Palmer also cites expenses associated with Full Frame’s move to its new office at the American Tobacco Campus, notably upgrading the office’s technology via costly, multi-year lease agreements. She also cites several creative and business ventures outside the festival itself, including the concept of year-round programming and the Full Frame Institute, which was set up to procure funding from sources that might not normally fund a festival by themselves.
In theory, Palmer supports the Institute, “but the concept was not fully fleshed out.” Funds were spent on assorted film projects, “and the idea was that with increased corporate relationships and contacts, the revenue would follow. But, corporations are often slow to act and deliberate about which organizations they fund out of the hundreds, if not thousands who ask for money. Lots of nonprofits see a ‘pie-in-the-sky’ that’s just not there. Corporations and donors in general are going to weigh the benefits they gain through a four-day festival versus paying $25,000-$50,000 in sponsorship.”

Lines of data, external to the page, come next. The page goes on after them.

`config.mk`:
```
export PLATFORM = sky130hd
export DESIGN_NAME = race_sequencer
export DESIGN_NICKNAME = d
export VERILOG_FILES = /design/src/rtl/race_data_pkg.sv /design/src/rtl/race_ctrl_pkg.sv /design/src/rtl/race_sequencer.sv
export VERILOG_INCLUDE_DIRS = /design/src /design/src/rtl
export SDC_FILE = /design/constraint.sdc
export NUM_CORES = 1
export LEC_CHECK = 0
export ABC_AREA = 1
export BUFFER_PORTS_ARGS = -buffer_cell sky130_fd_sc_hd__buf_2
export CORE_AREA = 5 5 42 44
export CTS_CLUSTER_DIAMETER = 50
export DETAILED_ROUTE_END_ITERATION = 10
export DIE_AREA = 0 0 47 49
export PLACE_DENSITY = 0.56
export SETUP_SLACK_MARGIN = 0.15
export SLEW_MARGIN = 20
export SYNTH_ARGS = -nofsm -noshare
export SYNTH_HDL_FRONTEND = slang
export SYNTH_SLANG_ARGS = --single-unit
```
`constraint.sdc`:
```
create_clock -name clk -period 2.5 [get_ports clk]
set_input_delay 0 -clock clk [delete_from_list [all_inputs] [get_ports clk]]
set_output_delay 0 -clock clk [all_outputs]
set_load 0.01 [all_outputs]
```
`src/rtl/race_config.svh`:
```
`ifndef RACE_CONFIG_SVH
`define RACE_CONFIG_SVH

// Half-width of the tap window, window is 2L+1 taps
`define RACE_L 7

// Leak of the lag-correlation estimate
`define RACE_ALPHA_SHIFT 4

// Averaged correlation to edge weight
`define RACE_BETA_SHIFT 4

// Tap correlated against tap 0, legal range 1 to 2L
`define RACE_CORR_LAG 1

// AGC magnitude window on |I| + |Q|
`define RACE_AGC_LOW 4096
`define RACE_AGC_HIGH 24576
`define RACE_AGC_STEP 64

// Gain limits in Q3.12
`define RACE_GAIN_MIN 1024
`define RACE_GAIN_MAX 16383

`endif

```
`src/rtl/race_data_pkg.sv`:
```
package race_data_pkg;

  // Input and output samples, Q1.15
  typedef logic signed [15:0] sample_t;

  // Branch result before gain, Q2.15
  typedef logic signed [16:0] mac_t;

  // MAC accumulator, wide enough for 2L+1 full-scale products
  typedef logic signed [39:0] acc_t;

  // Tap weights and correlation estimates, Q1.15
  typedef logic signed [15:0] coeff_t;

  // AGC gain, unsigned Q3.12
  typedef logic [14:0] gain_t;

  // Index into the tap window
  typedef logic [3:0] tap_sel_t;

endpackage

```
`src/rtl/race_ctrl_pkg.sv`:
```
package race_ctrl_pkg;

  // Per-sample sequence
  typedef enum logic [1:0] {
    SEQ_IDLE,
    SEQ_ACCUM,
    SEQ_FINISH
  } seq_state_e;

  // Gain step decided from the input magnitude
  typedef enum logic [1:0] {
    GAIN_HOLD,
    GAIN_UP,
    GAIN_DOWN
  } agc_action_e;

endpackage

```
`src/rtl/race_sequencer.sv`:
```
`timescale 1ns/1ps
`include "race_config.svh"

module race_sequencer (
  input  logic                    clk,
  input  logic                    nrst,
  input  logic                    strobe,
  output logic                    strobe_sync,
  output race_data_pkg::tap_sel_t sel,
  output logic                    accum_en,
  output logic                    coeff_load,
  output logic                    agc_en
);
  import race_data_pkg::*;
  import race_ctrl_pkg::*;

  localparam tap_sel_t SEL_LAST = tap_sel_t'(2 * `RACE_L);

  logic       meta_q;  // First stage, may go metastable
  logic       sync_q;
  logic       edge_q;  // Synced level one cycle back
  seq_state_e state;

  always_ff @(posedge clk or negedge nrst) begin
    if (!nrst) begin
      meta_q <= 1'b0;
      sync_q <= 1'b0;
      edge_q <= 1'b0;
    end else begin
      meta_q <= strobe;
      sync_q <= meta_q;
      edge_q <= sync_q;
    end
  end

  assign strobe_sync = sync_q & ~edge_q;  // Rising edge only

  // A new strobe always wins and restarts the window
  always_ff @(posedge clk or negedge nrst) begin
    if (!nrst) begin
      state      <= SEQ_IDLE;
      sel        <= '0;
      accum_en   <= 1'b0;
      coeff_load <= 1'b0;
      agc_en     <= 1'b0;
    end else if (strobe_sync) begin
      state      <= SEQ_ACCUM;
      sel        <= '0;
      accum_en   <= 1'b1;
      coeff_load <= 1'b0;
      agc_en     <= 1'b0;
    end else begin
      case (state)
        SEQ_ACCUM: begin
          if (sel == SEL_LAST) begin  // Last tap goes in this cycle
            state      <= SEQ_FINISH;
            accum_en   <= 1'b0;
            coeff_load <= 1'b1;
            agc_en     <= 1'b1;
          end else begin
            sel <= sel + 1'b1;
          end
        end
        SEQ_FINISH: begin
          state      <= SEQ_IDLE;
          sel        <= '0;
          coeff_load <= 1'b0;
          agc_en     <= 1'b0;
        end
        default: begin
          accum_en   <= 1'b0;
          coeff_load <= 1'b0;
          agc_en     <= 1'b0;
        end
      endcase
    end
  end

endmodule

```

“I support the concept of year-round programming, but we also have to be careful about how to pay for it and go about it. It would be tragic to lose the festival because we got too ambitious too fast.” To that end, Full Frame will sponsor a special event on Feb. 11, featuring the theatrical world premiere of Black Magic, the latest film from director Dan Klores (Crazy Love). Klores and his co-producer, basketball legend Earl “the Pearl” Monroe, will attend the screening, with ticket proceeds from the film and a pre-screening party benefiting Full Frame.

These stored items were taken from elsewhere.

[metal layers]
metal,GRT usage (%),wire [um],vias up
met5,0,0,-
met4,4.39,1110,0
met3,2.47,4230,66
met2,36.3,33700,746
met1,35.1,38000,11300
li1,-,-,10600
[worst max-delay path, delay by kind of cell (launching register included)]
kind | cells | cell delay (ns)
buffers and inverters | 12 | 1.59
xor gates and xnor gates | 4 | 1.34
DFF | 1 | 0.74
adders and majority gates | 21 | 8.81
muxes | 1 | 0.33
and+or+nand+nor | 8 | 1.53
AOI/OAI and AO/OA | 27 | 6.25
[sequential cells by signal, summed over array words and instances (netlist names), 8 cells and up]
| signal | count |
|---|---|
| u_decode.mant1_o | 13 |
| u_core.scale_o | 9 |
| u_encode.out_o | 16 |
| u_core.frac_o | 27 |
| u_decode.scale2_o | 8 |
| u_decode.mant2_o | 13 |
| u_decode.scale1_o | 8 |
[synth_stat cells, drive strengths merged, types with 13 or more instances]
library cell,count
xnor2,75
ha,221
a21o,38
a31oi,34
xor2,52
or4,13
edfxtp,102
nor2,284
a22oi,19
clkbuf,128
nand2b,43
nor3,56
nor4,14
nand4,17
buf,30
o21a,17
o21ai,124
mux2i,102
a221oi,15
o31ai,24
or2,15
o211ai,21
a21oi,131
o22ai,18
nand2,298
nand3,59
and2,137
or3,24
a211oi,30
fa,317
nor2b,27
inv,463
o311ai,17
File: src/rtl/dadda_mul_cfg.svh
// width macros for operands, half operands, tiles and the quarter count
`ifndef DADDA_MUL_CFG_SVH
`define DADDA_MUL_CFG_SVH

// full operand width of the multiplier
`define DADDA_OP_W      32

// half operand, one 16 by 16 lane
`define DADDA_HALF_W    16

// leaf tile operand width
`define DADDA_TILE_W    8

// quarter products per level
`define DADDA_QUARTERS  4

`endif

File: src/rtl/dadda_mul_pkg.sv
// operand, quarter and product types plus full adder and half adder bit functions
`default_nettype none

`include "dadda_mul_cfg.svh"

package dadda_mul_pkg;

    typedef logic [`DADDA_OP_W-1:0]     op_t;
    typedef logic [`DADDA_HALF_W-1:0]   half_t;
    typedef logic [2*`DADDA_HALF_W-1:0] quarter_t;

    // index order is low by low, low by high, high by low, high by high
    typedef quarter_t [`DADDA_QUARTERS-1:0] quarter_arr_t;

    typedef logic [2*`DADDA_OP_W-1:0] product_t;

    function automatic logic fa_sum(input logic x, input logic y, input logic z);
        return x ^ y ^ z;
    endfunction

    // majority of the three inputs
    function automatic logic fa_carry(input logic x, input logic y, input logic z);
        return (x & y) | (x & z) | (y & z);
    endfunction

    function automatic logic ha_sum(input logic x, input logic y);
        return x ^ y;
    endfunction

    function automatic logic ha_carry(input logic x, input logic y);
        return x & y;
    endfunction

endpackage

`default_nettype wire

File: src/rtl/dadda_8.sv
// 8 by 8 dadda tile with partial products, four reduction stages and a final ripple adder
`default_nettype none

`include "dadda_mul_cfg.svh"

module dadda_8
    import dadda_mul_pkg::*;
(
    input  logic [`DADDA_TILE_W-1:0]   a,
    input  logic [`DADDA_TILE_W-1:0]   b,
    output logic [2*`DADDA_TILE_W-1:0] y
);

    // pp[i][j] is a[j] and b[i] with weight i + j
    logic [`DADDA_TILE_W-1:0][`DADDA_TILE_W-1:0] pp;

    // sums and carries of the stages 8 to 6, 6 to 4, 4 to 3 and 3 to 2
    logic [5:0]  s1, c1;
    logic [13:0] s2, c2;
    logic [9:0]  s3, c3;
    logic [11:0] s4, c4;

    // two rows left for the final adder
    logic [14:0] row_a;
    logic [14:1] row_b;
    logic [15:2] rc;

    // carry in the upper bit and sum in the lower
    function automatic logic [1:0] fa3(input logic p, input logic q, input logic r);
        return {fa_carry(p, q, r), fa_sum(p, q, r)};
    endfunction

    function automatic logic [1:0] ha2(input logic p, input logic q);
        return {ha_carry(p, q), ha_sum(p, q)};
    endfunction

    always_comb begin
        for (int i = 0; i < `DADDA_TILE_W; i++) begin
            for (int j = 0; j < `DADDA_TILE_W; j++) begin
                pp[i][j] = a[j] & b[i];
            end
        end
    end

    // height 8 to 6 over columns 6 to 9
    assign {c1[0], s1[0]} = ha2(pp[6][0], pp[5][1]);
    assign {c1[1], s1[1]} = fa3(pp[7][0], pp[6][1], pp[5][2]);
    assign {c1[2], s1[2]} = ha2(pp[4][3], pp[3][4]);
    assign {c1[3], s1[3]} = fa3(pp[7][1], pp[6][2], pp[5][3]);
    assign {c1[4], s1[4]} = ha2(pp[4][4], pp[3][5]);
    assign {c1[5], s1[5]} = fa3(pp[7][2], pp[6][3], pp[5][4]);

    // height 6 to 4 over columns 4 to 11
    assign {c2[0], s2[0]}   = ha2(pp[4][0], pp[3][1]);
    assign {c2[1], s2[1]}   = fa3(pp[5][0], pp[4][1], pp[3][2]);
    assign {c2[2], s2[2]}   = ha2(pp[2][3], pp[1][4]);
    assign {c2[3], s2[3]}   = fa3(s1[0], pp[4][2], pp[3][3]);
    assign {c2[4], s2[4]}   = fa3(pp[2][4], pp[1][5], pp[0][6]);
    assign {c2[5], s2[5]}   = fa3(s1[1], s1[2], c1[0]);
    assign {c2[6], s2[6]}   = fa3(pp[2][5], pp[1][6], pp[0][7]);
    assign {c2[7], s2[7]}   = fa3(s1[3], s1[4], c1[1]);
    assign {c2[8], s2[8]}   = fa3(c1[2], pp[2][6], pp[1][7]);
    assign {c2[9], s2[9]}   = fa3(s1[5], c1[3], c1[4]);
    assign {c2[10], s2[10]} = fa3(pp[4][5], pp[3][6], pp[2][7]);
    assign {c2[11], s2[11]} = fa3(pp[7][3], pp[6][4], c1[5]);
    assign {c2[12], s2[12]} = fa3(pp[5][5], pp[4][6], pp[3][7]);
    assign {c2[13], s2[13]} = fa3(pp[7][4], pp[6][5], pp[5][6]);

    // height 4 to 3 over columns 3 to 12
    assign {c3[0], s3[0]} = ha2(pp[3][0], pp[2][1]);
    assign {c3[1], s3[1]} = fa3(s2[0], pp[2][2], pp[1][3]);
    assign {c3[2], s3[2]} = fa3(s2[1], s2[2], c2[0]);
    assign {c3[3], s3[3]} = fa3(s2[3], c2[1], c2[2]);
    assign {c3[4], s3[4]} = fa3(s2[5], c2[3], c2[4]);
    assign {c3[5], s3[5]} = fa3(s2[7], c2[5], c2[6]);
    assign {c3[6], s3[6]} = fa3(s2[9], c2[7], c2[8]);
    assign {c3[7], s3[7]} = fa3(s2[11], c2[9], c2[10]);
    assign {c3[8], s3[8]} = fa3(s2[13], c2[11], c2[12]);
    assign {c3[9], s3[9]} = fa3(pp[7][5], pp[6][6], pp[5][7]);

    // height 3 to 2 over columns 2 to 13
    assign {c4[0], s4[0]}   = ha2(pp[2][0], pp[1][1]);
    assign {c4[1], s4[1]}   = fa3(s3[0], pp[1][2], pp[0][3]);
    assign {c4[2], s4[2]}   = fa3(s3[1], c3[0], pp[0][4]);
    assign {c4[3], s4[3]}   = fa3(s3[2], c3[1], pp[0][5]);
    assign {c4[4], s4[4]}   = fa3(s3[3], c3[2], s2[4]);
    assign {c4[5], s4[5]}   = fa3(s3[4], c3[3], s2[6]);
    assign {c4[6], s4[6]}   = fa3(s3[5], c3[4], s2[8]);
    assign {c4[7], s4[7]}   = fa3(s3[6], c3[5], s2[10]);
    assign {c4[8], s4[8]}   = fa3(s3[7], c3[6], s2[12]);
    assign {c4[9], s4[9]}   = fa3(s3[8], c3[7], pp[4][7]);
    assign {c4[10], s4[10]} = fa3(s3[9], c3[8], c2[13]);
    assign {c4[11], s4[11]} = fa3(pp[7][6], pp[6][7], c3[9]);

    // column k of both rows has weight k
    assign row_a = {pp[7][7], s4, pp[1][0], pp[0][0]};
    assign row_b = {c4, pp[0][2], pp[0][1]};

    // column 0 holds a single bit and column 1 only two
    assign y[0]  = row_a[0];
    assign y[1]  = ha_sum(row_a[1], row_b[1]);
    assign rc[2] = ha_carry(row_a[1], row_b[1]);

    for (genvar k = 2; k < 15; k++) begin : g_ripple
        assign y[k]    = fa_sum(row_a[k], row_b[k], rc[k]);
        assign rc[k+1] = fa_carry(row_a[k], row_b[k], rc[k]);
    end

    // top column holds only the last carry
    assign y[15] = rc[15];

endmodule

`default_nettype wire

File: src/rtl/quarter_combiner.sv
// quarter product combiner with one 3-to-2 row and a ripple adder
`default_nettype none

module quarter_combiner
    import dadda_mul_pkg::*;
#(
    parameter int half_w = 16
) (
    input  logic [2*half_w-1:0] q0,
    input  logic [2*half_w-1:0] q1,
    input  logic [2*half_w-1:0] q2,
    input  logic [2*half_w-1:0] q3,
    output logic [4*half_w-1:0] y
);

    // third csa row, q0 upper half below q3 lower half
    logic [2*half_w-1:0] row_x;

    // csa column j has weight half_w + j
    logic [2*half_w-1:0] s;
    logic [2*half_w-1:0] c;

    // rc[j] is the carry into column j of the ripple
    logic [3*half_w:2] rc;

    assign row_x = {q3[half_w-1:0], q0[2*half_w-1:half_w]};

    for (genvar j = 0; j < 2*half_w; j++) begin : g_csa
        assign s[j] = fa_sum(row_x[j], q1[j], q2[j]);
        assign c[j] = fa_carry(row_x[j], q1[j], q2[j]);
    end

    // low half of q0 has nothing to add
    assign y[half_w-1:0] = q0[half_w-1:0];
    assign y[half_w]     = s[0];
    assign y[half_w+1]   = ha_sum(s[1], c[0]);
    assign rc[2]         = ha_carry(s[1], c[0]);

    for (genvar j = 2; j < 2*half_w; j++) begin : g_ripple
        assign y[half_w+j] = fa_sum(s[j], c[j-1], rc[j]);
        assign rc[j+1]     = fa_carry(s[j], c[j-1], rc[j]);
    end

    // last csa carry meets the first q3 bit above the csa row
    assign y[3*half_w]    = fa_sum(q3[half_w], c[2*half_w-1], rc[2*half_w]);
    assign rc[2*half_w+1] = fa_carry(q3[half_w], c[2*half_w-1], rc[2*half_w]);

    // remaining q3 bits only take the carry
    for (genvar j = 2*half_w + 1; j < 3*half_w; j++) begin : g_tail
        assign y[half_w+j] = ha_sum(q3[j-half_w], rc[j]);
        assign rc[j+1]     = ha_carry(q3[j-half_w], rc[j]);
    end

    // quarters of a real product never overflow 4*half_w bits
    always_comb begin
        a_no_carry_out: assert final (rc[3*half_w] == 1'b0)
            else $error("quarter combiner carry out of the top column");
    end

endmodule

`default_nettype wire

File: src/rtl/dadda_16.sv
// 16 by 16 multiplier from four dadda tiles and a quarter combiner
`default_nettype none

`include "dadda_mul_cfg.svh"

module dadda_16
    import dadda_mul_pkg::*;
(
    input  half_t    a,
    input  half_t    b,
    output quarter_t y
);

    logic [`DADDA_TILE_W-1:0] a_lo;
    logic [`DADDA_TILE_W-1:0] a_hi;
    logic [`DADDA_TILE_W-1:0] b_lo;
    logic [`DADDA_TILE_W-1:0] b_hi;

    // tile products, same quarter order as the top level
    logic [2*`DADDA_TILE_W-1:0] p_ll;
    logic [2*`DADDA_TILE_W-1:0] p_lh;
    logic [2*`DADDA_TILE_W-1:0] p_hl;
    logic [2*`DADDA_TILE_W-1:0] p_hh;

    assign a_lo = a[`DADDA_TILE_W-1:0];
    assign a_hi = a[2*`DADDA_TILE_W-1:`DADDA_TILE_W];
    assign b_lo = b[`DADDA_TILE_W-1:0];
    assign b_hi = b[2*`DADDA_TILE_W-1:`DADDA_TILE_W];

    dadda_8 tile_ll (.a(a_lo), .b(b_lo), .y(p_ll));
    dadda_8 tile_lh (.a(a_lo), .b(b_hi), .y(p_lh));
    dadda_8 tile_hl (.a(a_hi), .b(b_lo), .y(p_hl));
    dadda_8 tile_hh (.a(a_hi), .b(b_hi), .y(p_hh));

    quarter_combiner #(
        .half_w(`DADDA_TILE_W)
    ) comb_i (
        .q0(p_ll),
        .q1(p_lh),
        .q2(p_hl),
        .q3(p_hh),
        .y (y)
    );

endmodule

`default_nettype wire

File: src/rtl/product_assembler.sv
// quarter product registers and the final combiner for the 64-bit product
`default_nettype none

`include "dadda_mul_cfg.svh"

module product_assembler
    import dadda_mul_pkg::*;
(
    input  logic         clk,
    input  logic         arst_n,
    input  quarter_arr_t quarters,
    output product_t     y
);

    // the only pipeline stage of the multiplier
    quarter_arr_t quarters_q;

    always_ff @(posedge clk or negedge arst_n) begin
        if (!arst_n) begin
            quarters_q <= '0;
        end else begin
            quarters_q <= quarters;
        end
    end

    // y follows the registers with no further delay
    quarter_combiner #(
        .half_w(`DADDA_HALF_W)
    ) comb_i (
        .q0(quarters_q[0]),
        .q1(quarters_q[1]),
        .q2(quarters_q[2]),
        .q3(quarters_q[3]),
        .y (y)
    );

    // lanes upstream must deliver fully known quarters every cycle
    a_quarters_known: assert property (
        @(posedge clk) disable iff (!arst_n) !$isunknown(quarters_q)
    ) else $error("unknown bits in registered quarter products");

endmodule

`default_nettype wire

File: src/rtl/dadda_mul_top.sv
// 32 by 32 dadda multiplier top with four 16 by 16 lanes and the product assembler
`default_nettype none

`include "dadda_mul_cfg.svh"

module dadda_mul_top
    import dadda_mul_pkg::*;
(
    input  logic     clk,
    input  logic     arst_n,
    input  op_t      a,
    input  op_t      b,
    output product_t y
);

    // index 0 is the low half, 1 the high half
    half_t [1:0] a_half;
    half_t [1:0] b_half;

    quarter_arr_t quarters;

    assign a_half = a;
    assign b_half = b;

    // lane q takes a half q/2 and b half q%2
    for (genvar q = 0; q < `DADDA_QUARTERS; q++) begin : g_lane
        dadda_16 mul_i (
            .a(a_half[q/2]),
            .b(b_half[q%2]),
            .y(quarters[q])
        );
    end

    product_assembler asm_i (
        .clk     (clk),
        .arst_n  (arst_n),
        .quarters(quarters),
        .y       (y)
    );

endmodule

`default_nettype wire
File: src/rtl/instDecoder.sv
// one-lane decoder for the ALU subset with immediate and shift operand build
`timescale 1ns/1ps

module instDecoder (
    input  logic [decodePkg::WORD_W-1:0]      inst_i,
    output decodePkg::aluOp_t                 aluOp_o,
    output logic [1:0][decodePkg::GPR_W-1:0]  readNum_o,     // [0] rs, [1] rt
    output logic [1:0]                        needRead_o,
    output logic [decodePkg::GPR_W-1:0]       writeNum_o,
    output logic [decodePkg::WORD_W-1:0]      operand0_o,
    output logic [decodePkg::WORD_W-1:0]      operand1_o,
    output logic                              operand0IsReg_o,
    output logic                              operand1IsReg_o,
    output logic                              reservedInst_o
);
    import decodePkg::*;

    opcode_t     opcode;
    funct_t      funct;
    extendMode_t extMode;
    logic [15:0] imm;

    assign opcode = opcode_t'(inst_i[31:26]);
    assign funct  = funct_t'(inst_i[5:0]);
    assign imm    = inst_i[15:0];

    assign readNum_o  = {inst_i[20:16], inst_i[25:21]};
    assign operand0_o = {{(WORD_W-5){1'b0}}, inst_i[10:6]};    // sa field

    always_comb begin
        aluOp_o         = ALU_NONE;
        writeNum_o      = '0;
        needRead_o      = 2'b00;
        operand0IsReg_o = 1'b0;
        operand1IsReg_o = 1'b0;
        extMode         = EXT_SIGN;
        reservedInst_o  = 1'b0;
        case (opcode)
            OP_SPECIAL: begin
                writeNum_o      = inst_i[15:11];   // rd
                needRead_o      = 2'b11;
                operand0IsReg_o = 1'b1;
                operand1IsReg_o = 1'b1;
                case (funct)
                    FN_ADDU: aluOp_o = ALU_ADD;
                    FN_SUBU: aluOp_o = ALU_SUB;
                    FN_AND:  aluOp_o = ALU_AND;
                    FN_OR:   aluOp_o = ALU_OR;
                    FN_XOR:  aluOp_o = ALU_XOR;
                    FN_SLL, FN_SRL: begin
                        aluOp_o         = (funct == FN_SLL) ? ALU_SLL : ALU_SRL;
                        needRead_o      = 2'b10;       // rt only, sa replaces rs
                        operand0IsReg_o = 1'b0;
                    end
                    default: begin
                        reservedInst_o  = 1'b1;
                        writeNum_o      = '0;
                        needRead_o      = 2'b00;
                        operand0IsReg_o = 1'b0;
                        operand1IsReg_o = 1'b0;
                    end
                endcase
            end
            OP_ADDIU, OP_ANDI, OP_ORI: begin
                writeNum_o      = inst_i[20:16];   // rt
                needRead_o      = 2'b01;
                operand0IsReg_o = 1'b1;
                if (opcode == OP_ADDIU) begin
                    aluOp_o = ALU_ADD;
                end else begin
                    aluOp_o = (opcode == OP_ANDI) ? ALU_AND : ALU_OR;
                    extMode = EXT_ZERO;
                end
            end
            OP_LUI: begin
                aluOp_o    = ALU_LUI;
                writeNum_o = inst_i[20:16];
                extMode    = EXT_UPPER;
            end
            default: reservedInst_o = 1'b1;
        endcase
    end

    // immediate extender
    always_comb begin
        case (extMode)
            EXT_ZERO:  operand1_o = {{(WORD_W-16){1'b0}}, imm};
            EXT_UPPER: operand1_o = {imm, {(WORD_W-16){1'b0}}};
            default:   operand1_o = {{(WORD_W-16){imm[15]}}, imm};
        endcase
    end

endmodule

While the economic ledger is being redressed, the creative process continues to flourish. Full Frame’s staff is already planning the 2008 festival, which begins April 3. There has been no decline in the filmmaking community’s interest in Full Frame: To date, a record 1,200 submissions have been received. Of those, approximately 100 documentaries, including 65 new docs, will comprise the program. This would be the smallest number of films since the 2004 festival. Palmer and others on the board say, however, that the contraction is needed to streamline the festival and re-establish its intimacy.
There will be at least one other noticeable change that Palmer and Smith say is not a cost-cutting move: Instead of undertaking the difficult conversion of American Tobacco Bay 7 into a screening venue, the festival will use Weaver Auditorium at Durham School of the Arts. Smith said, however, that the festival will still use American Tobacco’s Bay 7 for parties.
“We have to remind ourselves what business we are in. Our main mission is the festival,” says Palmer. “I’ve been in Durham 30 years, and seen many things come and go, and I would really hate to lose Full Frame.”